本塚 11ayは100Gbpsを超える、Wi-Fi 6の10倍以上の通信速度を実現する無線LAN規格です。今年7月に正式な規格が発行され、標準化が完了しました。最大の特徴は、直進性が高い60GHz帯のミリ波を使い、ビームフォーミングも活用することです。そのため、見通し通信で、point-to-pointの高速な通信を実現するという強みを発揮します。

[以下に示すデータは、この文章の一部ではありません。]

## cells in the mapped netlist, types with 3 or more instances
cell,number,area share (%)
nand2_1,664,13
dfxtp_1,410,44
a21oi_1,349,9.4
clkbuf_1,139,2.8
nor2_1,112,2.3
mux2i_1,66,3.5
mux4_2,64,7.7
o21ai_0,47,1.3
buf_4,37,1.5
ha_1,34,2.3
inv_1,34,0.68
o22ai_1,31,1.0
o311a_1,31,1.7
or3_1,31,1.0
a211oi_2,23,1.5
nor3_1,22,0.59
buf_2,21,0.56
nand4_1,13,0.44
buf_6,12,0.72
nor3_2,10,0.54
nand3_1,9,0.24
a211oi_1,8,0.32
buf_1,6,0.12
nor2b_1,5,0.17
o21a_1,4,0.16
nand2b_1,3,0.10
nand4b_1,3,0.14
$ cat src/rtl/dbus_mem_access_pkg.sv
// ============================================================================
// Module   : dbus_mem_access_pkg
// Brief    : Shared types for the MEM-stage data-bus access unit.
// Revision : 1.0 - initial release
// ============================================================================
`default_nettype none

package dbus_mem_access_pkg;

    localparam int C_DBUS_ADDR_W = 64;
    localparam int C_DBUS_DATA_W = 64;
    localparam int C_DBUS_STRB_W = 8;

    typedef enum logic [2:0] {
        MSIZE_BYTE  = 3'd0,
        MSIZE_HALF  = 3'd1,
        MSIZE_WORD  = 3'd2,
        MSIZE_DWORD = 3'd3
    } msize_t;

    typedef enum logic [1:0] {
        IDLE = 2'd0,
        ADDR = 2'd1,
        DATA = 2'd2,
        DONE = 2'd3
    } dbus_state_t;

    typedef struct packed {
        logic [C_DBUS_ADDR_W-1:0] addr;
        msize_t                   size;
        logic [C_DBUS_STRB_W-1:0] strobe;
        logic [C_DBUS_DATA_W-1:0] data;
    } dbus_req_t;

    typedef struct packed {
        logic                     addr_ok;
        logic                     data_ok;
        logic [C_DBUS_DATA_W-1:0] data;
    } dbus_resp_t;

    // Low address bits that must be zero for an access of the given size
    function automatic logic [2:0] size_mask(input logic [2:0] size);
        case (size)
            MSIZE_BYTE: size_mask = 3'b000;
            MSIZE_HALF: size_mask = 3'b001;
            MSIZE_WORD: size_mask = 3'b011;
            default:    size_mask = 3'b111;
        endcase
    endfunction

endpackage

`default_nettype wire

$ cat src/rtl/dbus_mem_access_align.sv
// ============================================================================
// Module   : mem_align
// Brief    : Store lane shift/strobe generation and load extract/extend.
// Revision : 1.0 - initial release
// ============================================================================
`default_nettype none

module mem_align
    import dbus_mem_access_pkg::*;
(
    input  logic [2:0]  st_offset,
    input  logic [2:0]  st_size,
    input  logic [63:0] st_wdata,
    output logic [7:0]  st_strobe,
    output logic [63:0] st_data,
    input  logic [2:0]  ld_offset,
    input  logic [2:0]  ld_size,
    input  logic        ld_unsigned,
    input  logic        ld_is_store,
    input  logic [63:0] ld_raw,
    output logic [63:0] ld_result
);

    logic [7:0]  w_base_strobe;
    logic [63:0] w_ld_shifted;

    always_comb begin
        case (st_size)
            MSIZE_BYTE: w_base_strobe = 8'h01;
            MSIZE_HALF: w_base_strobe = 8'h03;
            MSIZE_WORD: w_base_strobe = 8'h0F;
            default:    w_base_strobe = 8'hFF;
        endcase
    end

    assign st_strobe    = w_base_strobe << st_offset;
    assign st_data      = st_wdata << {st_offset, 3'b000};
    assign w_ld_shifted = ld_raw >> {ld_offset, 3'b000};

    always_comb begin
        ld_result = 64'd0;
        if (!ld_is_store) begin
            case (ld_size)
                MSIZE_BYTE: ld_result = ld_unsigned ? {56'd0, w_ld_shifted[7:0]}
                                                    : {{56{w_ld_shifted[7]}}, w_ld_shifted[7:0]};
                MSIZE_HALF: ld_result = ld_unsigned ? {48'd0, w_ld_shifted[15:0]}
                                                    : {{48{w_ld_shifted[15]}}, w_ld_shifted[15:0]};
                MSIZE_WORD: ld_result = ld_unsigned ? {32'd0, w_ld_shifted[31:0]}
                                                    : {{32{w_ld_shifted[31]}}, w_ld_shifted[31:0]};
                default:    ld_result = w_ld_shifted;
            endcase
        end
    end

endmodule

`default_nettype wire

$ cat src/rtl/dbus_mem_access.sv
// ============================================================================
// Module   : dbus_mem_access
// Brief    : MEM-stage load/store unit driving the data-bus handshake and Dwait.
// Revision : 1.0 - initial release
// ============================================================================
`default_nettype none

module dbus_mem_access
    import dbus_mem_access_pkg::*;
#(
    parameter int ADDR_W = 64,
    parameter int DATA_W = 64
)
(
    input  logic              clk,
    input  logic              reset,
    input  logic              req_valid,
    input  logic              req_is_store,
    input  logic [ADDR_W-1:0] req_addr,
    input  logic [2:0]        req_size,
    input  logic              req_unsigned,
    input  logic [DATA_W-1:0] req_wdata,
    input  logic              Iwait,
    output logic              dreq_valid,
    output logic [ADDR_W-1:0] dreq_addr,
    output logic [2:0]        dreq_size,
    output logic [7:0]        dreq_strobe,
    output logic [DATA_W-1:0] dreq_data,
    input  logic              dresp_addr_ok,
    input  logic              dresp_data_ok,
    input  logic [DATA_W-1:0] dresp_data,
    output logic              Dwait,
    output logic [DATA_W-1:0] rdata,
    output logic              misaligned
);

    dbus_state_t r_state;
    dbus_state_t w_next;
    dbus_req_t   r_req;
    logic        r_unsigned;
    logic        r_is_store;
    logic [63:0] r_rdata;

    dbus_resp_t  w_resp;
    logic        w_start;
    logic        w_capture;
    logic [7:0]  w_st_strobe;
    logic [63:0] w_st_data;
    logic [63:0] w_ld_result;

    assign w_resp     = '{addr_ok: dresp_addr_ok, data_ok: dresp_data_ok, data: dresp_data};
    assign misaligned = req_valid & (|(req_addr[2:0] & size_mask(req_size)));

    mem_align u_mem_align (
        .st_offset   (req_addr[2:0]),
        .st_size     (req_size),
        .st_wdata    (req_wdata),
        .st_strobe   (w_st_strobe),
        .st_data     (w_st_data),
        .ld_offset   (r_req.addr[2:0]),
        .ld_size     (r_req.size),
        .ld_unsigned (r_unsigned),
        .ld_is_store (r_is_store),
        .ld_raw      (w_resp.data),
        .ld_result   (w_ld_result)
    );

    // A flushed instruction (req_valid dropped) still finishes its bus beat
    // but returns to IDLE without publishing a result.
    always_comb begin
        w_next    = r_state;
        w_start   = 1'b0;
        w_capture = 1'b0;
        case (r_state)
            IDLE: begin
                if (req_valid && !misaligned) begin
                    w_next  = ADDR;
                    w_start = 1'b1;
                end
            end
            ADDR: begin
                if (w_resp.addr_ok) begin
                    if (w_resp.data_ok) begin
                        w_capture = req_valid;
                        if (req_valid) w_next = DONE;
                        else           w_next = IDLE;
                    end else begin
                        w_next = DATA;
                    end
                end
            end
            DATA: begin
                if (w_resp.data_ok) begin
                    w_capture = req_valid;
                    if (req_valid) w_next = DONE;
                    else           w_next = IDLE;
                end
            end
            DONE: begin
                if (!Iwait) w_next = IDLE;
            end
            default: w_next = IDLE;
        endcase
    end

    always_ff @(posedge clk or posedge reset) begin
        if (reset) begin
            r_state    <= IDLE;
            r_req      <= '0;
            r_unsigned <= 1'b0;
            r_is_store <= 1'b0;
            r_rdata    <= 64'd0;
        end else begin
            r_state <= w_next;
            if (w_start) begin
                r_req.addr   <= req_addr;
                r_req.size   <= msize_t'(req_size);
                r_req.strobe <= req_is_store ? w_st_strobe : 8'h00;
                r_req.data   <= w_st_data;
                r_unsigned   <= req_unsigned;
                r_is_store   <= req_is_store;
            end
            if (w_capture) begin
                r_rdata <= w_ld_result;
            end
        end
    end

    assign dreq_valid  = (r_state == ADDR);
    assign dreq_addr   = r_req.addr;
    assign dreq_size   = r_req.size;
    assign dreq_strobe = r_req.strobe;
    assign dreq_data   = r_req.data;
    assign rdata       = r_rdata;
    assign Dwait       = (r_state == ADDR) || (r_state == DATA) ||
                         ((r_state == IDLE) && req_valid && !misaligned);

endmodule

`default_nettype wire

$ cat config.mk
export PLATFORM = sky130hd
export DESIGN_NAME = dbus_mem_access
export DESIGN_NICKNAME = d
export VERILOG_FILES = /design/src/rtl/dbus_mem_access_pkg.sv /design/src/rtl/dbus_mem_access_align.sv /design/src/rtl/dbus_mem_access.sv
export SDC_FILE = /design/constraint.sdc
export NUM_CORES = 1
export LEC_CHECK = 0
export ABC_AREA = 1
export BUFFER_PORTS_ARGS = -buffer_cell sky130_fd_sc_hd__buf_2
export CORE_AREA = 2 2 160 162
export DETAILED_ROUTE_END_ITERATION = 7
export DIE_AREA = 0 0 162 164
export PLACE_DENSITY_LB_ADDON = 0.12
export SYNTH_ARGS = -nofsm -noshare
export SYNTH_HDL_FRONTEND = slang
export SYNTH_HIERARCHICAL = 1
export SYNTH_SLANG_ARGS = --single-unit
$ cat constraint.sdc
create_clock -name clk -period 16.9 [get_ports clk]
set_input_delay 1.69 -clock clk [delete_from_list [all_inputs] [get_ports clk]]
set_output_delay 1.69 -clock clk [all_outputs]
set_load 0.01 [all_outputs]
==> flow_summary_export.csv <==
group,metric,value,unit
worst_setup_path,max_stage_delay,0.62,ns
routing,routed_wl,42.6,mm
clocking,clkLatencyLatePin,0.52,ns
finish,drive_gt1_share,23.9,%
yosys,synthArstFlopShare,100,%
clocking,clock_sinks,207,
finish,mostFrequentLayoutCells,"nand2_1 (692), buf_2 (408), nand3_1 (214)",
clocking,cts_hold_buf,0,
routing,drc,0,
yosys,syn_inst,1853,
min_path,hold_class,"flop to flop",
routing,avgRoutedWirePerCell,17.0,um
clocking,clockBufferDepth,3,
floorplan,die_w,162,um
clocking,h-tree-depth,1,
grt,grt.total_usage,30.8,%
worst_setup_path,required,15.21,ns
placement,finalWeightedCongestion,1.00,
yosys,yosysTopAreaCell,"dfrtp_1",
clocking,post_cts_resized,0,
yosys,syn_area_per_cell,6.94,um2
status,status,"completed",
placement,placed_area,14600,um2
finish,area_growth,19.2,%
worst_setup_path,setup.worst_path.start_class,"input port",
timing,finalMaxSlewViolations,0,
clocking,clock-root-buffer,"clkbuf_16",
grt,grt_max_degree,140,
grt,grt_pass1_wl,65.3,mm
placement,dp_hpwl,30.6,mm
timing,skew,0.0213,ns
yosys,synth.cell_area,12900,um2
grt,overflow,0,
yosys,synth-edff-count,0,
power_and_ir_drop,power.density,182,nW/um2
worst_setup_path,path_class,"input port to primary output",
yosys,synthTopCellsByArea,"dfrtp_1 (40%), nand2_1 (20%), nand3_1 (8.4%), o21ai_0 (4.7%), inv_1 (4.6%)",
timing,setup_tns,0,ns
yosys,yosys_register_bits,207,
clocking,clk_pin_slew,0.06,ns
yosys,synth-warning-count,6,
yosys,syn_nets,2061,
flow_run,maxCapViolCount,0,
routing,first_pass_iters,6,
yosys,yosysTopAreaCellShare,40.3,%
worst_setup_path,slowest_stage,"buf_4",
timing,fin_crit_sh,32.4,%
finish,stdcell_area,15300,um2
clocking,cts_made_buffers,23,
placement,portBuffers,408,
floorplan,rows,58,
yosys,synth_cell_types,37,
timing,setup_viol,0,
timing,setup_slack,11.42,ns
power_and_ir_drop,vdd_ir_drop_max,101,uV
floorplan,dieArea,26600,um2
worst_setup_path,worstPathArrival,3.79,ns
finish,nets,2369,
clocking,cts_tree,"built",
routing,vias,13500,
worst_setup_path,crit_fanout,78,
floorplan,io_pins,409,
worst_setup_path,cp-end-kind,"primary output",
worst_setup_path,cpMostUsedCell,"nand2_1",
floorplan,core-area,24800,um2
grt,grt_pass1_vias,12500,
worst_setup_path,crit_chain,"buf_2 -> buf_4 -> inv_1 -> nand2_1 -> nand2_1 -> nand2_1 -> nand2_4 -> nand2_4 -> nand2_1 -> buf_2",
timing,finalHoldViolations,0,
yosys,synth-seq-area-share,40.3,%
timing,slew_headroom,31.0,%
finish,layout_commonest_cell,"nand2_1",
grt,antenna_found_initial,2,
routing,drt_first_iter_violations,1349,
power_and_ir_drop,power_leakage,8.74,nW
routing,postRouteAntennaNets,0,
clocking,cts_setup_buffers,0,
timing,max_freq,182,MHz
timing,rsz0062_at_grt,"false",
yosys,synth-main-ff-cell,"dfrtp_1",
timing,fin_crit,5.48,ns
floorplan,start_util,51.8,%
timing,worstMarginPinSlew,1.03,ns
routing,vias_per_cell,5.38,
floorplan,dieHeight,164,um
placement,pre_cts_ws,11.45,ns
cells by family (layout without fill, tap and decap cells):
group                    after synthesis  in the layout  synth area share (%)
multiplexers                          24             24                  1.87
buffers and inverters                303            627                  11.3
other                                  0              1                     0
adder cells (fa/ha/maj)                5              5                 0.486
flip-flops                           207            207                  40.3
AND/OR/NAND/NOR                     1036           1036                  34.7
AO/OA/AOI/OAI                        278            278                  11.5
registers in the layout, summed over array words and instances, names as in the netlist:
signal and count:
dreq_addr 64, dreq_data 64, rdata 64, dreq_strobe 8
dreq_size 3, r_state 2, r_is_store 1, r_unsigned 1
cell type report:
cell class / count / area (um2)
inverter: 167 / 639
fill: 2471 / 9480
antenna: 1 / 2.50
timing repair buffer: 419 / 2120
clock inverter: 6 / 57.6
clock buffer: 35 / 661
tap: 330 / 413
sequential: 207 / 5180
multi-input combinational: 1343 / 6260
synthesized netlist by cell type, drive strengths merged (2+ instances only):
cell type  instances
nand2            699
or2               14
o211ai            20
nor3              36
ha                 5
nand3b             2
o21ai            206
buf              103
mux2i             24
clkbuf            33
nor2              67
o22ai              8
a21oi             36
inv              166
nand3            217
dfrtp            207
a211oi             2
a31oi              2
power breakdown:
group	internal [mW]	leakage [nW]	total (mW)	switching, mW
sequential	0.706	2.67	0.829	0.124
clock	0.272	0.344	0.481	0.209
combinational	0.489	5.73	1.47	0.985
critical path: cells and delay by family:
kind                   cells  cell delay (ns)
buffers and inverters      4             0.99
AND/OR/NAND/NOR            6             1.07
metrics by stage:
stage / util [%] / instances / hold WS, ns / power [mW]
after floorplan: - / 1853 / 0.481 / 1.83
after CTS: 61.8 / 2507 / 0.467 / 2.78
final: 61.8 / 2508 / 0.463 / 2.78
after global routing: 61.8 / 2507 / 0.480 / 3.00
after detailed placement: 58.9 / 2466 / 0.453 / 2.29
after global placement: 58.9 / 2466 / 0.448 / 2.27
final timing paths:
path,startpoint,end,slack (ns),cells after the start
max in group asynchronous,reset,r_is_store$_DFFE_PP0P_,13.97,3
min in group asynchronous,reset,rdata[12]$_DFFE_PP0P_,1.39,2
worst min register to register,dreq_addr[8]$_DFFE_PP0P_,dreq_addr[8]$_DFFE_PP0P_,0.46,2
worst max register to register,dreq_addr[0]$_DFFE_PP0P_,rdata[63]$_DFFE_PP0P_,13.63,12
worst min-delay path,dreq_addr[8]$_DFFE_PP0P_,dreq_addr[8]$_DFFE_PP0P_,0.46,2
worst max-delay path,req_addr[0],Dwait,11.42,10
layer usage:
metal / part of all wire [%] / vias up / GRT usage, %
li1: - / 6538 / -
met4: 4.2 / 2 / 13.1
met5: 0.030 / - / 0
met2: 48 / 614 / 52.7
met1: 40 / 6217 / 39.3
met3: 7.6 / 110 / 4.44
(Power assumes the default switching activity.)
$ cat config.mk
export PLATFORM = sky130hd
export DESIGN_NAME = ysyx_220053_mem_arb
export DESIGN_NICKNAME = d
export VERILOG_FILES = /design/src/rtl/ysyx_220053_mem_arb.sv
export SDC_FILE = /design/constraint.sdc
export NUM_CORES = 1
export LEC_CHECK = 0
export ABC_AREA = 1
export BUFFER_PORTS_ARGS = -buffer_cell sky130_fd_sc_hd__buf_2
export CORE_AREA = 2 2 192 194
export CTS_BUF_LIST = sky130_fd_sc_hd__clkbuf_16
export DETAILED_ROUTE_END_ITERATION = 12
export DIE_AREA = 0 0 194 196
export PLACE_DENSITY_LB_ADDON = 0.05
export SLEW_MARGIN = 20
export SYNTH_ARGS = -nofsm -noshare
export SYNTH_HDL_FRONTEND = slang
export SYNTH_SLANG_ARGS = --single-unit
$ cat constraint.sdc
create_clock -name clk -period 7.6 [get_ports clk]
set_input_delay 0 -clock clk [delete_from_list [all_inputs] [get_ports clk]]
set_output_delay 0 -clock clk [all_outputs]
set_load 0.005 [all_outputs]
## config.mk

```make
export PLATFORM = sky130hd
export DESIGN_NAME = engine_sequencer_flat
export DESIGN_NICKNAME = d
export VERILOG_FILES = /design/src/rtl/engine_sequencer_if.sv /design/src/rtl/engine_sequencer.sv /design/src/flat_wrapper.sv
export SDC_FILE = /design/constraint.sdc
export NUM_CORES = 1
export LEC_CHECK = 0
export CORE_MARGIN = 4
export CORE_UTILIZATION = 37
export CTS_CLUSTER_DIAMETER = 150
export DETAILED_ROUTE_END_ITERATION = 10
export PLACE_DENSITY = 0.84
export SETUP_SLACK_MARGIN = 0.5
export SKIP_LAST_GASP = 1
export SLEW_MARGIN = 20
export SYNTH_ARGS = -nofsm -noshare
export SYNTH_HDL_FRONTEND = slang
export SYNTH_SLANG_ARGS = --single-unit
```

## constraint.sdc

```tcl
create_clock -name HCLK -period 4.1 [get_ports HCLK]
set_input_delay 0.615 -clock HCLK [delete_from_list [all_inputs] [get_ports HCLK]]
set_output_delay 0.615 -clock HCLK [all_outputs]
set_load 0.02 [all_outputs]
```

特に注目されている11ayの用途としては、無線バックホールがあります。Facebookが提案している都市向けの固定無線システム「Terragraph※1」にもメッシュ状の無線バックホールが活用されており、11ayの技術が適用されていくのではと思います。
※1 Terragraph
街灯など街中の設備に、200~250m間隔でミリ波帯RFモジュールなどを後付けして構成されるワイヤレスバックホール。有線のような大規模な工事不要で、低コストに高速無線を提供できる
図表1 「Terragraph」のイメージ
Q なぜ11ayが登場したのでしょうか。
本塚 60GHz帯を使う無線LAN規格としては、2012年に標準化が完了したIEEE 802.11ad※2があり、11ayは、その後継規格です。11adの無線通信方式は比較的シンプルなものでしたが、これにチャネルボンディングやMIMOを新たに導入することによって、11adから大幅な高速化が実現できるという狙いがありました。
※2 IEEE 802.11ad
WiGigの名称でも知られる60GHz帯無線LAN規格。最大通信速度は7Gbpsで、IEEE規格としては2012年に標準化が完了した。11ayに「WiGig 2」という名称が与えられるかどうかについては「分からない」(高橋氏)とのこと
Q 最大通信速度はどのぐらいですか。
本塚 11ad/11ayの1チャネルあたりの帯域幅は2.16GHzと、Wi-Fiと比べて格段に広いです。各国の周波数割り当てによれば、米国では6チャネル、日本では4チャネルまで使えます。この広大な帯域幅をチャネルボンディングにより束ねられますが、11ayでは4チャネルまで、つまり、トータルで約9GHz幅の広い帯域をボンディングして丸々使えます。
4チャネルを束ねて、OFDMモード・Short GI※3を使った場合の理論上の最大通信速度は37.9Gbpsに達します。MIMOありだと規格上は8ストリーム使えるので、その8倍で300Gbpsを超えます。